What lines in the records below contain the string "group"? Copy every one.

**** Given records

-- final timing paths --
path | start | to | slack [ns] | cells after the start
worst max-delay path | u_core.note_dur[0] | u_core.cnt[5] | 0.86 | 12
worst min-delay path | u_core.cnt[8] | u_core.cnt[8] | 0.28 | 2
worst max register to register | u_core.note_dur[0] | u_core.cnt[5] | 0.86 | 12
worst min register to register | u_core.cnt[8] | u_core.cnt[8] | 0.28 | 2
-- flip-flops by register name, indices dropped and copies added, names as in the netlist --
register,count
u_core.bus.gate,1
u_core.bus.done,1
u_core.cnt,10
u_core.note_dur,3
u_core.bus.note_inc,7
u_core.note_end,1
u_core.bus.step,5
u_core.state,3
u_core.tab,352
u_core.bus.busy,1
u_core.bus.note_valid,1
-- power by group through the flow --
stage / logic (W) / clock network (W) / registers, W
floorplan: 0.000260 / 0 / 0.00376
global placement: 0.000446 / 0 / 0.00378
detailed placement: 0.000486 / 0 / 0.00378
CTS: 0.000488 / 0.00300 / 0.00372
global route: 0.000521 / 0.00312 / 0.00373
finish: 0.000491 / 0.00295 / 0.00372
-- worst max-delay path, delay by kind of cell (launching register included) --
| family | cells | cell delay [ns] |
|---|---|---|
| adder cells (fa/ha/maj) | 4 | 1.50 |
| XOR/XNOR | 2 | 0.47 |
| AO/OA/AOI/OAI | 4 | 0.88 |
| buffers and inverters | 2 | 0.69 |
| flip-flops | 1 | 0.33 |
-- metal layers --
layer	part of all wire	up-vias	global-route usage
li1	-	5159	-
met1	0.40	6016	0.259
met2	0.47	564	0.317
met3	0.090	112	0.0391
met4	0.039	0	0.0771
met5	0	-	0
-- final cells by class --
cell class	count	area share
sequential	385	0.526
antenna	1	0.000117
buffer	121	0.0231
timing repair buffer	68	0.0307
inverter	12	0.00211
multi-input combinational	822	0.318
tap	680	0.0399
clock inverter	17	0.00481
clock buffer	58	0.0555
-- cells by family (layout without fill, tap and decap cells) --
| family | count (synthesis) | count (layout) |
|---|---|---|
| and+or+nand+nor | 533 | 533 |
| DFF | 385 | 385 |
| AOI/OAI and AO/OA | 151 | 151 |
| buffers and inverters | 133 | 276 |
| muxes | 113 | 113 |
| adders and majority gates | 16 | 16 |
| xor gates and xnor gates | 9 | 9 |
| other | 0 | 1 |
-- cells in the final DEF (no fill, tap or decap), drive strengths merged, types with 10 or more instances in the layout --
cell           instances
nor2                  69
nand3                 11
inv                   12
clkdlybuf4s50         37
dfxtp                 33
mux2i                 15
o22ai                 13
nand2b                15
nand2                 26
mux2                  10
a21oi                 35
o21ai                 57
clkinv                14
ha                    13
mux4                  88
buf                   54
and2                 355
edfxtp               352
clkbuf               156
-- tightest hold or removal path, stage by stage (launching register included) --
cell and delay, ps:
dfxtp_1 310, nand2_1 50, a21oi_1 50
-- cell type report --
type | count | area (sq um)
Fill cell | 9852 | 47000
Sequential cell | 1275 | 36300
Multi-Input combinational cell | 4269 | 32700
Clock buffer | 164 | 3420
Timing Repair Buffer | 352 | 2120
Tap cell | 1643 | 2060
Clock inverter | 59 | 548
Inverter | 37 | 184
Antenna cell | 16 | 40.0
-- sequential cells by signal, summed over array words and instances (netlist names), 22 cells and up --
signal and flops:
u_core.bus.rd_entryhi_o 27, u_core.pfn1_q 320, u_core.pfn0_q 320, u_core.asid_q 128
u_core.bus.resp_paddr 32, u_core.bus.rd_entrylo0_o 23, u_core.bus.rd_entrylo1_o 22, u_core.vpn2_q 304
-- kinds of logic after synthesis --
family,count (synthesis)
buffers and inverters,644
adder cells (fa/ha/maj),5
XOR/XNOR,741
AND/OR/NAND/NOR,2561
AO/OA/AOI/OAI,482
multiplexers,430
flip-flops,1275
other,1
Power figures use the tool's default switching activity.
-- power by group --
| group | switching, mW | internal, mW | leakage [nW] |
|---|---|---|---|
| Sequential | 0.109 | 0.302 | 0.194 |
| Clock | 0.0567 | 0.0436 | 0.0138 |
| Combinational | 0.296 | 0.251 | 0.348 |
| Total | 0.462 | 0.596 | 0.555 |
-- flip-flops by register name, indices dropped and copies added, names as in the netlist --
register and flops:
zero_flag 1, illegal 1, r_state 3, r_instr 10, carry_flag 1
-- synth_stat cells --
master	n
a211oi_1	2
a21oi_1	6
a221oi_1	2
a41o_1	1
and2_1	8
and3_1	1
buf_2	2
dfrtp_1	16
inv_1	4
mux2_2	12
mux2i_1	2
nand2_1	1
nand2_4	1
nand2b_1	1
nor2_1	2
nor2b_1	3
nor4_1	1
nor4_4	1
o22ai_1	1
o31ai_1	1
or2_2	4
<file path="src/rtl/seq_divider.sv">
// Multi-cycle unsigned restoring divider: one quotient bit per clock behind a
// start/busy/done handshake. Quotient/remainder/div_by_zero hold until the next completion.
module seq_divider #(
  parameter int unsigned WIDTH = 8
) (
  input  logic             clk,
  input  logic             reset,
  input  logic             start,
  input  logic [WIDTH-1:0] dividend,
  input  logic [WIDTH-1:0] divisor,
  output logic             busy,
  output logic             done,
  output logic [WIDTH-1:0] quotient,
  output logic [WIDTH-1:0] remainder,
  output logic             div_by_zero
);

  localparam int unsigned CW = (WIDTH > 1) ? $clog2(WIDTH) : 1;

  typedef enum logic [1:0] {
    IDLE = 2'd0,
    RUN  = 2'd1,
    DONE = 2'd2
  } state_t;

  state_t           state, state_next;
  logic [CW-1:0]    count, count_next;
  logic [WIDTH-1:0] q_work, q_next;
  // The partial remainder is always below the divisor, so its top bit is
  // always zero and only WIDTH bits are stored.
  logic [WIDTH-1:0] r_work, r_next;
  logic [WIDTH-1:0] div_reg, div_next;
  logic [WIDTH-1:0] quot_next, rem_next;
  logic             dbz_next;
  logic [WIDTH:0]   rs, diff;
  logic [WIDTH-1:0] q_step, r_step;

  // Next-state, iteration datapath and result capture
  always_comb begin
    state_next = state;
    count_next = count;
    q_next     = q_work;
    r_next     = r_work;
    div_next   = div_reg;
    quot_next  = quotient;
    rem_next   = remainder;
    dbz_next   = div_by_zero;

    rs     = {r_work, q_work[WIDTH-1]};
    diff   = rs - {1'b0, div_reg};
    q_step = {q_work[WIDTH-2:0], ~diff[WIDTH]};
    r_step = diff[WIDTH] ? rs[WIDTH-1:0] : diff[WIDTH-1:0];

    case (state)
      IDLE, DONE: begin
        state_next = IDLE;
        if (start) begin
          if (divisor != '0) begin
            div_next   = divisor;
            q_next     = dividend;
            r_next     = '0;
            count_next = '0;
            state_next = RUN;
          end else begin
            quot_next  = '1;
            rem_next   = dividend;
            dbz_next   = 1'b1;
            state_next = DONE;
          end
        end
      end
      RUN: begin
        q_next     = q_step;
        r_next     = r_step;
        count_next = count + CW'(1);
        if (count == CW'(WIDTH - 1)) begin
          quot_next  = q_step;
          rem_next   = r_step;
          dbz_next   = 1'b0;
          state_next = DONE;
        end
      end
      default: state_next = IDLE;
    endcase
  end

  // State, working registers and registered outputs
  always_ff @(posedge clk) begin
    if (reset) begin
      state       <= IDLE;
      count       <= '0;
      q_work      <= '0;
      r_work      <= '0;
      div_reg     <= '0;
      quotient    <= '0;
      remainder   <= '0;
      div_by_zero <= 1'b0;
      busy        <= 1'b0;
      done        <= 1'b0;
    end else begin
      state       <= state_next;
      count       <= count_next;
      q_work      <= q_next;
      r_work      <= r_next;
      div_reg     <= div_next;
      quotient    <= quot_next;
      remainder   <= rem_next;
      div_by_zero <= dbz_next;
      busy        <= (state_next == RUN);
      done        <= (state_next == DONE);
    end
  end

endmodule

</file>
<file path="config.mk">
export PLATFORM = sky130hd
export DESIGN_NAME = seq_divider
export DESIGN_NICKNAME = d
export VERILOG_FILES = /design/src/rtl/seq_divider.sv
export SDC_FILE = /design/constraint.sdc
export NUM_CORES = 1
export LEC_CHECK = 0
export ABC_AREA = 1
export BUFFER_PORTS_ARGS = -buffer_cell sky130_fd_sc_hd__buf_2
export CORE_MARGIN = 3
export CORE_UTILIZATION = 45
export DETAILED_ROUTE_END_ITERATION = 12
export GPL_TIMING_DRIVEN = 0
export HOLD_SLACK_MARGIN = 0.05
export PLACE_DENSITY_LB_ADDON = 0.12
export SYNTH_ARGS = -nofsm -noshare
export SYNTH_HDL_FRONTEND = slang
export SYNTH_SLANG_ARGS = --single-unit
</file>
<file path="constraint.sdc">
create_clock -name clk -period 1.7 [get_ports clk]
set_input_delay 0.17 -clock clk [delete_from_list [all_inputs] [get_ports clk]]
set_output_delay 0.17 -clock clk [all_outputs]
set_load 0.05 [all_outputs]
</file>
==> config.mk <==
export PLATFORM = sky130hd
export DESIGN_NAME = byte_serial_instr_fetch
export DESIGN_NICKNAME = d
export VERILOG_FILES = /design/src/rtl/byte_serial_instr_fetch.sv
export SDC_FILE = /design/constraint.sdc
export NUM_CORES = 1
export LEC_CHECK = 0
export CAP_MARGIN = 20
export CELL_PAD_IN_SITES_DETAIL_PLACEMENT = 1
export CELL_PAD_IN_SITES_GLOBAL_PLACEMENT = 1
export CORE_ASPECT_RATIO = 2
export CORE_MARGIN = 2
export CORE_UTILIZATION = 30
export DETAILED_ROUTE_END_ITERATION = 8
export GPL_TIMING_DRIVEN = 0
export PLACE_DENSITY_LB_ADDON = 0.1
export SKIP_LAST_GASP = 1
export SLEW_MARGIN = 10
export SYNTH_ARGS = -nofsm -noshare
export SYNTH_HDL_FRONTEND = slang
export SYNTH_SLANG_ARGS = --single-unit
==> constraint.sdc <==
create_clock -name clk -period 7 [get_ports clk]
set_clock_uncertainty 0.05 [all_clocks]
set_input_delay 1.4 -clock clk [delete_from_list [all_inputs] [get_ports clk]]
set_output_delay 1.4 -clock clk [all_outputs]
set_load 0.03 [all_outputs]
==> src/rtl/byte_serial_instr_fetch.sv <==
// Byte-serial instruction fetch: reads one byte per cycle and assembles big-endian 32-bit words for decode.
// Optional handshake counter output fetch_cnt is enabled by defining FETCH_CNT_EN.
module byte_serial_instr_fetch #(
  parameter int ADDR_W    = 32,
  parameter int INSTR_MAX = 128,
  parameter int RESET_PC  = 0
) (
  input  logic              clk,
  input  logic              rst_n,
  input  logic              start,
  output logic              mem_en,
  output logic [ADDR_W-1:0] mem_addr,
  input  logic [7:0]        mem_rdata,
  output logic [31:0]       instr,
  output logic [ADDR_W-1:0] instr_pc,
  output logic              instr_valid,
  input  logic              instr_ready,
  input  logic              redirect_valid,
  input  logic [ADDR_W-1:0] redirect_addr,
`ifdef FETCH_CNT_EN
  output logic [15:0]       fetch_cnt,
`endif
  output logic              done
);

  localparam logic [1:0] IDLE  = 2'd0;
  localparam logic [1:0] FETCH = 2'd1;
  localparam logic [1:0] HOLD  = 2'd2;
  localparam logic [1:0] DONE  = 2'd3;

  localparam logic [ADDR_W-1:0] memLimit = ADDR_W'(INSTR_MAX);
  localparam logic [ADDR_W-1:0] startPc  = ADDR_W'(RESET_PC);

  logic [1:0]        state;
  logic [ADDR_W-1:0] pc;
  logic [2:0]        cnt;
  logic [23:0]       shiftBuf;
  logic [ADDR_W-1:0] pcPlus4;
  logic [ADDR_W-1:0] redirTarget;
  logic              fetching;

  assign pcPlus4     = pc + ADDR_W'(4);
  assign redirTarget = {redirect_addr[ADDR_W-1:2], 2'b00};
  assign fetching    = (state == FETCH) && (cnt != 3'd4);

  assign mem_en      = fetching;
  assign mem_addr    = fetching ? (pc + ADDR_W'(cnt)) : '0;
  assign instr_valid = (state == HOLD);
  assign done        = (state == DONE);

  // Only the first three bytes are buffered; the fourth arrives in the cnt=4 cycle and goes straight into instr.
  always_ff @(posedge clk) begin
    if (!rst_n) begin
      state    <= IDLE;
      pc       <= startPc;
      cnt      <= 3'd0;
      shiftBuf <= '0;
      instr    <= '0;
      instr_pc <= '0;
`ifdef FETCH_CNT_EN
      fetch_cnt <= '0;
`endif
    end else begin
      case (state)
        IDLE, DONE: begin
          if (start) begin
            state    <= FETCH;
            pc       <= startPc;
            cnt      <= 3'd0;
            shiftBuf <= '0;
`ifdef FETCH_CNT_EN
            fetch_cnt <= '0;
`endif
          end
        end
        FETCH: begin
          if (redirect_valid) begin
            pc       <= redirTarget;
            cnt      <= 3'd0;
            shiftBuf <= '0;
            state    <= (redirTarget >= memLimit) ? DONE : FETCH;
          end else if (cnt == 3'd4) begin
            instr    <= {shiftBuf, mem_rdata};
            instr_pc <= pc;
            cnt      <= 3'd0;
            state    <= HOLD;
          end else begin
            if (cnt != 3'd0) begin
              shiftBuf <= {shiftBuf[15:0], mem_rdata};
            end
            cnt <= cnt + 3'd1;
          end
        end
        HOLD: begin
`ifdef FETCH_CNT_EN
          if (instr_ready) begin
            fetch_cnt <= fetch_cnt + 16'd1;
          end
`endif
          // A redirect coinciding with acceptance still consumes the instruction but overrides pc+4.
          if (redirect_valid) begin
            pc       <= redirTarget;
            cnt      <= 3'd0;
            shiftBuf <= '0;
            state    <= (redirTarget >= memLimit) ? DONE : FETCH;
          end else if (instr_ready) begin
            pc       <= pcPlus4;
            cnt      <= 3'd0;
            shiftBuf <= '0;
            state    <= (pcPlus4 >= memLimit) ? DONE : FETCH;
          end
        end
        default: state <= IDLE;
      endcase
    end
  end

endmodule

==> results.sh <==
export IMPL_leakage_nw=2.75
export IMPL_ir_drop_mv=0.150
export IMPL_grt_pass1_wl_mm=43.5
export IMPL_p_sw_w=0.000570
export IMPL_cp_buffers_inverters=1
export IMPL_wl_met3_mm=1.17
export IMPL_synth_ff_latch_count=121
export IMPL_die_area_mm2=0.0225
export IMPL_clock_fmax_ghz=0.174
export IMPL_io_pins=144
export IMPL_synth_top_cells_by_count="174 x nand2_1, 121 x dfxtp_1, 92 x a21oi_1, 92 x nor2_1, 55 x clkbuf_1"
export IMPL_antenna_found_initial=0
export IMPL_synth_edff_count=0
export IMPL_clkPwrFrac=0.467
export IMPL_initial_core_util=0.305
export IMPL_yosys_most_used_dff="dfxtp_1"
export IMPL_grt_use_total=0.259
export IMPL_postCtsSetupBuffers=0
export IMPL_rsz0062_at_grt="false"
export IMPL_grt_pass1_vias=7403
export IMPL_cts_resized=0
export IMPL_hold_class="reg2reg"
export IMPL_setup_worst_path_class="reg2out"
export IMPL_switching_share=0.297
export IMPL_antennaDiodeCount=0
export IMPL_final_nets=1082
export IMPL_grt_max_degree=17
export IMPL_crit_chain="ha_1 -> and4_1 -> nand4_1 -> nor3_1 -> nand4_1 -> xor2_1 -> nor2_1 -> clkdlybuf4s50_1"
export IMPL_overflow=0
export IMPL_drt_total_wl_mm=28.7
export IMPL_max_stage_delay_ps=950
export IMPL_insertion_delay_ps=420
export IMPL_status="complete, no violations"
export IMPL_hold_violations=0
export IMPL_async_flop_share=0
export IMPL_port_buffers=139
export IMPL_final_antenna_net_count=0
export IMPL_drt_initial_drc_count=315
export IMPL_numCtsBuffers=17
export IMPL_synth_distinct_cells=55
export IMPL_relSlewSlack=0.306
export IMPL_power_frac_seq=0.370
export IMPL_worstMarginPinSlew_ps=1030
export IMPL_yosysSeqAreaShare=0.380
export IMPL_critPathCaptureType="output port"
export IMPL_slowest_stage="nor3_1"
export IMPL_postSynthCellCount=870
export IMPL_drt_pass1_iter_count=5
export IMPL_dieWidth_um=107
export IMPL_cp_data_required_time_ps=5550
export IMPL_yosysMostFrequentCell="nand2_1"
export IMPL_wl_per_cell_um=21.9
export IMPL_wl_met1_mm=9.88
export IMPL_cp_start_kind="register"
export IMPL_met2RoutedLength_mm=15.7
export IMPL_floorplan_die_height_um=210
export IMPL_finalCritPeriodShare=0.819
export IMPL_dp_hpwl_mm=22.3
export IMPL_cts_tree="yes"
export IMPL_drc=0
export IMPL_cts_hold_buffers=0
export IMPL_syn_to_final_growth_pct=36.4
export IMPL_internal_power_w=0.00135
export IMPL_fin_crit_ps=5740
export IMPL_netlist_area_leader_share=0.380
export IMPL_synth_top_cell_by_area="dfxtp_1"
export IMPL_maxUsedRoutingLayer="met4"
export IMPL_clk_path_buf_depth=2
export IMPL_power_per_cell_area_mw_per_mm2=221
export IMPL_num_vias=7006
export IMPL_root_buffer="clkbuf_16"
export IMPL_via_per_inst=5.34
export IMPL_crit_top_cell="nand4_1"
export IMPL_setup_viol=0
export IMPL_gp_congestion=0.945
export IMPL_tns_ps=0
export IMPL_rows=75
export IMPL_cap_violations=0
export IMPL_avgSynthCellArea_um2=7.33
export IMPL_coreArea_mm2=0.0209
export IMPL_drive_gt1_frac=0.0547
export IMPL_p_total_w=0.00192
export IMPL_synth_area_leaders="dfxtp_1 38%, nand2_1 10%, a21oi_1 7.2%, nor2_1 5.4%, a22oi_1 4.8%"
export IMPL_yosysWarnings=0
export IMPL_cts_sinks=121
export IMPL_cts_htree_levels=4
export IMPL_crit_arrival_ps=4290
export IMPL_cts_clk_slew_worst_paths_ps=60
export IMPL_syn_area_mm2=0.00638
export IMPL_worstPathMaxFanout=11
export IMPL_path_delay_family="simple AND/OR/NAND/NOR gates"
export IMPL_slew_viol_final=0
export IMPL_pwr_share_comb=0.163
==> registers in the layout, indices dropped and copies added, names as in the netlist <==
register / count
instr: 32
instr_pc: 30
pc: 30
shiftBuf: 24
cnt: 3
state: 2
==> metal layers <==
| metal | up-vias | global-route usage |
|---|---|---|
| li1 | 3329 | - |
| met1 | 3374 | 0.255 |
| met2 | 223 | 0.486 |
| met3 | 80 | 0.0405 |
| met4 | 0 | 0.169 |
| met5 | - | 0 |
==> cell usage in the layout, fill, tap and decap left out, drive strengths merged, types with 2 or more instances in the layout <==
master,netlist,routed
conb,1,2
o21ai,42,42
a211oi,2,2
o22ai,2,2
clkinv,0,7
xor2,19,19
clkbuf,56,76
a21o,2,2
or3,13,13
and3,5,5
clkdlybuf4s50,0,139
nand4,24,24
nor4,17,17
nor3,14,14
ha,8,8
or4,7,7
and4,10,10
and2,16,16
a21oi,92,92
dfxtp,121,121
inv,11,11
a2111oi,2,2
a21boi,3,3
a22oi,41,41
nor2,92,92
a31oi,5,5
o21a,6,6
o31ai,2,2
clkinvlp,0,2
nand3,18,18
nand2b,4,4
buf,22,22
xnor2,25,25
bufinv,0,3
nand2,174,174
==> cell families after synthesis <==
| logic type | share of synthesized area |
|---|---|
| flip-flops | 0.380 |
| AND/OR/NAND/NOR | 0.293 |
| buffers and inverters | 0.0579 |
| AO/OA/AOI/OAI | 0.191 |
| XOR/XNOR | 0.0604 |
| other | 0.000588 |
| multiplexers | 0.00157 |
| adder cells (fa/ha/maj) | 0.0157 |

********

**Task output:**
-- power by group through the flow --
-- power by group --
| group | switching, mW | internal, mW | leakage [nW] |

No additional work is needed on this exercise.